*** Opening Input data ***

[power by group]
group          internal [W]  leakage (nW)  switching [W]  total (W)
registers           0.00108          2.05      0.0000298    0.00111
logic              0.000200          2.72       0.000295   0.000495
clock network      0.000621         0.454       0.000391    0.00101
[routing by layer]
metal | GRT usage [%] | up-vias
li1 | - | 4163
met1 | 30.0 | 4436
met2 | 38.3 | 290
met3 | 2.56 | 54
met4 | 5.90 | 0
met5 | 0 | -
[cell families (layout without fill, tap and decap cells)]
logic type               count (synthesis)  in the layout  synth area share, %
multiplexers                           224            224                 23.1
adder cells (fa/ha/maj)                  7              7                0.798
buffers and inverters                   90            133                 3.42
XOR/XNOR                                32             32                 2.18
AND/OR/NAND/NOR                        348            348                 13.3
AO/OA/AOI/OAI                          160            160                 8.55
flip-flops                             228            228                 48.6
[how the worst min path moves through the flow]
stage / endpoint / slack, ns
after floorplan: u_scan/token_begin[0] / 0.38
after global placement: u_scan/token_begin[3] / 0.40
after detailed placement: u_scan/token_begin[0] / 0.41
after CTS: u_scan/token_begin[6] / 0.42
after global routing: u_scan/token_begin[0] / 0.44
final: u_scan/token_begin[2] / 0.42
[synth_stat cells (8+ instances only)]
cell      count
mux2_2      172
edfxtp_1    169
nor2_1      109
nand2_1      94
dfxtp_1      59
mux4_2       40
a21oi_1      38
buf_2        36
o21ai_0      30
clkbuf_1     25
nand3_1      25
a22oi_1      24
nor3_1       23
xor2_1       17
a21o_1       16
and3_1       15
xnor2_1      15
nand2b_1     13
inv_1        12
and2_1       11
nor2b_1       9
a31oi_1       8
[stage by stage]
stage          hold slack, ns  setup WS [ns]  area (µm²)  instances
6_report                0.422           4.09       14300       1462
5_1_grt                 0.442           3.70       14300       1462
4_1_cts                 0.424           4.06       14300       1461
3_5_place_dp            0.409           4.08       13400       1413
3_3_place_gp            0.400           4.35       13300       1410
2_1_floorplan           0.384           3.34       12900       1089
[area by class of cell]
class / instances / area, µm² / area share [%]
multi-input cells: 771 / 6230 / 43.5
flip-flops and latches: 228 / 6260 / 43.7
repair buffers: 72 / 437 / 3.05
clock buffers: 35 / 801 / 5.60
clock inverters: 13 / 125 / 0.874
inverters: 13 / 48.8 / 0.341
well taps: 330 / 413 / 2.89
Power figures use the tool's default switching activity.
## config.mk

```make
export PLATFORM = sky130hd
export DESIGN_NAME = record_selection_sort_top_flat
export DESIGN_NICKNAME = d
export VERILOG_FILES = /design/src/rss_pkg.sv /design/src/rss_if.sv /design/src/rss_ram.sv /design/src/rss_engine.sv /design/src/record_selection_sort_top.sv /design/src/flat_wrapper.sv
export SDC_FILE = /design/constraint.sdc
export NUM_CORES = 2
export LEC_CHECK = 0
export ABC_AREA = 1
export BUFFER_PORTS_ARGS = -buffer_cell sky130_fd_sc_hd__buf_2
export CORE_MARGIN = 2
export CORE_UTILIZATION = 25
export CTS_BUF_LIST = sky130_fd_sc_hd__clkbuf_8
export DETAILED_ROUTE_END_ITERATION = 10
export SYNTH_ARGS = -nofsm -noshare
export SYNTH_HDL_FRONTEND = slang
export SYNTH_SLANG_ARGS = --single-unit
```

## constraint.sdc

```tcl
create_clock -name clk -period 8.1 [get_ports clk]
set_clock_uncertainty 0.05 [all_clocks]
set_input_delay 0.81 -clock clk [delete_from_list [all_inputs] [get_ports clk]]
set_output_delay 0.81 -clock clk [all_outputs]
set_load 0.02 [all_outputs]
```
$ cat src/rtl/min_tracking_stack_top_macros.svh
// ----------------------------------------------------------------------------
// Min-tracking stack assertion macros
// Concurrent assertion wrappers; the bodies are empty in synthesis.
// ----------------------------------------------------------------------------
`ifndef MIN_TRACKING_STACK_TOP_MACROS_SVH
`define MIN_TRACKING_STACK_TOP_MACROS_SVH

`ifndef SYNTHESIS
// Assertion clocked on clk, disabled while the active-low reset is low
`define MST_ASSERT(lbl, clk, rst_n, prop, msg) \
  lbl: assert property (@(posedge clk) disable iff (!rst_n) prop) else $error(msg);
// Assertion clocked on clk that also holds during reset
`define MST_ASSERT_ALWAYS(lbl, clk, prop, msg) \
  lbl: assert property (@(posedge clk) prop) else $error(msg);
`else
`define MST_ASSERT(lbl, clk, rst_n, prop, msg)
`define MST_ASSERT_ALWAYS(lbl, clk, prop, msg)
`endif

`endif

$ cat src/rtl/mst_pkg.sv
// ----------------------------------------------------------------------------
// Min-tracking stack package
// Payload types and operation and status codes.
// ----------------------------------------------------------------------------
`timescale 1ns / 1ps

package mst_pkg;

  localparam logic [1:0] ACT_PUSH = 2'd0;
  localparam logic [1:0] ACT_POP  = 2'd1;
  localparam logic [1:0] ACT_PEEK = 2'd2;

  typedef enum logic [1:0] {
    STS_OK    = 2'd0,
    STS_FULL  = 2'd1,
    STS_EMPTY = 2'd2
  } status_e;

  typedef struct packed {
    logic [1:0]         action;
    logic signed [31:0] value;
  } in_item_t;

  typedef struct packed {
    logic signed [31:0] top_value;
    logic signed [31:0] min_value;
    logic               is_empty;
    logic [1:0]         status;
  } out_item_t;

  // controller to datapath
  typedef struct packed {
    logic    push;
    logic    pop;
    logic    load_out;
    logic    load_rd;
    status_e status;
  } ctrl_cmd_t;

  // datapath to controller
  typedef struct packed {
    logic full;
    logic empty;
    logic multi;
  } dp_status_t;

endpackage

$ cat src/rtl/mst_ram.sv
// ----------------------------------------------------------------------------
// Generic RAM
// One write port, one read port with registered read data.
// ----------------------------------------------------------------------------
`timescale 1ns / 1ps

module mst_ram #(
  parameter int WIDTH = 33,
  parameter int DEPTH = 64
) (
  input  logic                     clk_i,
  input  logic                     we_i,
  input  logic [$clog2(DEPTH)-1:0] waddr_i,
  input  logic [WIDTH-1:0]         wdata_i,
  input  logic [$clog2(DEPTH)-1:0] raddr_i,
  output logic [WIDTH-1:0]         rdata_o
);

  logic [WIDTH-1:0] mem_q [DEPTH];

  always_ff @(posedge clk_i) begin
    if (we_i) begin
      mem_q[waddr_i] <= wdata_i;
    end
    rdata_o <= mem_q[raddr_i];
  end

endmodule

$ cat src/rtl/mst_ctrl.sv
// ----------------------------------------------------------------------------
// Min-tracking stack controller
// Input acceptance, read-wait sequencing and output register valid.
// ----------------------------------------------------------------------------
`timescale 1ns / 1ps

`include "min_tracking_stack_top_macros.svh"

module mst_ctrl
  import mst_pkg::*;
(
  input  logic       clk_i,
  input  logic       rst_ni,
  input  logic       in_valid_i,
  output logic       in_stall_o,
  input  logic [1:0] action_i,
  output logic       out_valid_o,
  input  logic       out_stall_i,
  input  dp_status_t sts_i,
  output ctrl_cmd_t  cmd_o
);

  localparam logic ST_IDLE = 1'b0;
  localparam logic ST_RD   = 1'b1;

  logic state_q, state_d;
  logic out_valid_q, out_valid_d;
  logic accept, is_push, is_pop, need_rd;

  assign in_stall_o = (state_q != ST_IDLE) || (out_valid_q && out_stall_i);
  assign accept     = in_valid_i && !in_stall_o;
  assign is_push    = (action_i == ACT_PUSH);
  assign is_pop     = (action_i == ACT_POP);

  always_comb begin
    cmd_o.push     = accept && is_push && !sts_i.full;
    cmd_o.pop      = accept && is_pop && !sts_i.empty;
    // a pop that leaves entries must fetch the new top from the RAM
    need_rd        = cmd_o.pop && sts_i.multi;
    cmd_o.load_out = accept && !need_rd;
    cmd_o.load_rd  = (state_q == ST_RD);
    if (is_push && sts_i.full) begin
      cmd_o.status = STS_FULL;
    end else if (is_pop && sts_i.empty) begin
      cmd_o.status = STS_EMPTY;
    end else begin
      cmd_o.status = STS_OK;
    end
  end

  always_comb begin
    state_d = state_q;
    case (state_q)
      ST_IDLE: if (need_rd) state_d = ST_RD;
      ST_RD:   state_d = ST_IDLE;
      default: state_d = ST_IDLE;
    endcase
  end

  always_comb begin
    if (cmd_o.load_out || cmd_o.load_rd) begin
      out_valid_d = 1'b1;
    end else if (!out_stall_i) begin
      out_valid_d = 1'b0;
    end else begin
      out_valid_d = out_valid_q;
    end
  end

  always_ff @(posedge clk_i or negedge rst_ni) begin
    if (!rst_ni) begin
      state_q     <= ST_IDLE;
      out_valid_q <= 1'b0;
    end else begin
      state_q     <= state_d;
      out_valid_q <= out_valid_d;
    end
  end

  assign out_valid_o = out_valid_q;

  `MST_ASSERT(a_rd_out_free, clk_i, rst_ni, (state_q == ST_RD) |-> !out_valid_q, "output busy during read")
  `MST_ASSERT(a_rd_follows_pop, clk_i, rst_ni, need_rd |=> (state_q == ST_RD), "read wait missed")
  `MST_ASSERT(a_one_load, clk_i, rst_ni, !(cmd_o.load_out && cmd_o.load_rd), "two result loads")

endmodule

*** Closing Input data ***

**Exercise brief**: Beginning at the line with "met4 | 5.90 | 0" and ending at the line with "adder cells (fa/ha/maj)", reproduce each line of the data above exactly, and add no other lines.

**Solution**:
met4 | 5.90 | 0
met5 | 0 | -
[cell families (layout without fill, tap and decap cells)]
logic type               count (synthesis)  in the layout  synth area share, %
multiplexers                           224            224                 23.1
adder cells (fa/ha/maj)                  7              7                0.798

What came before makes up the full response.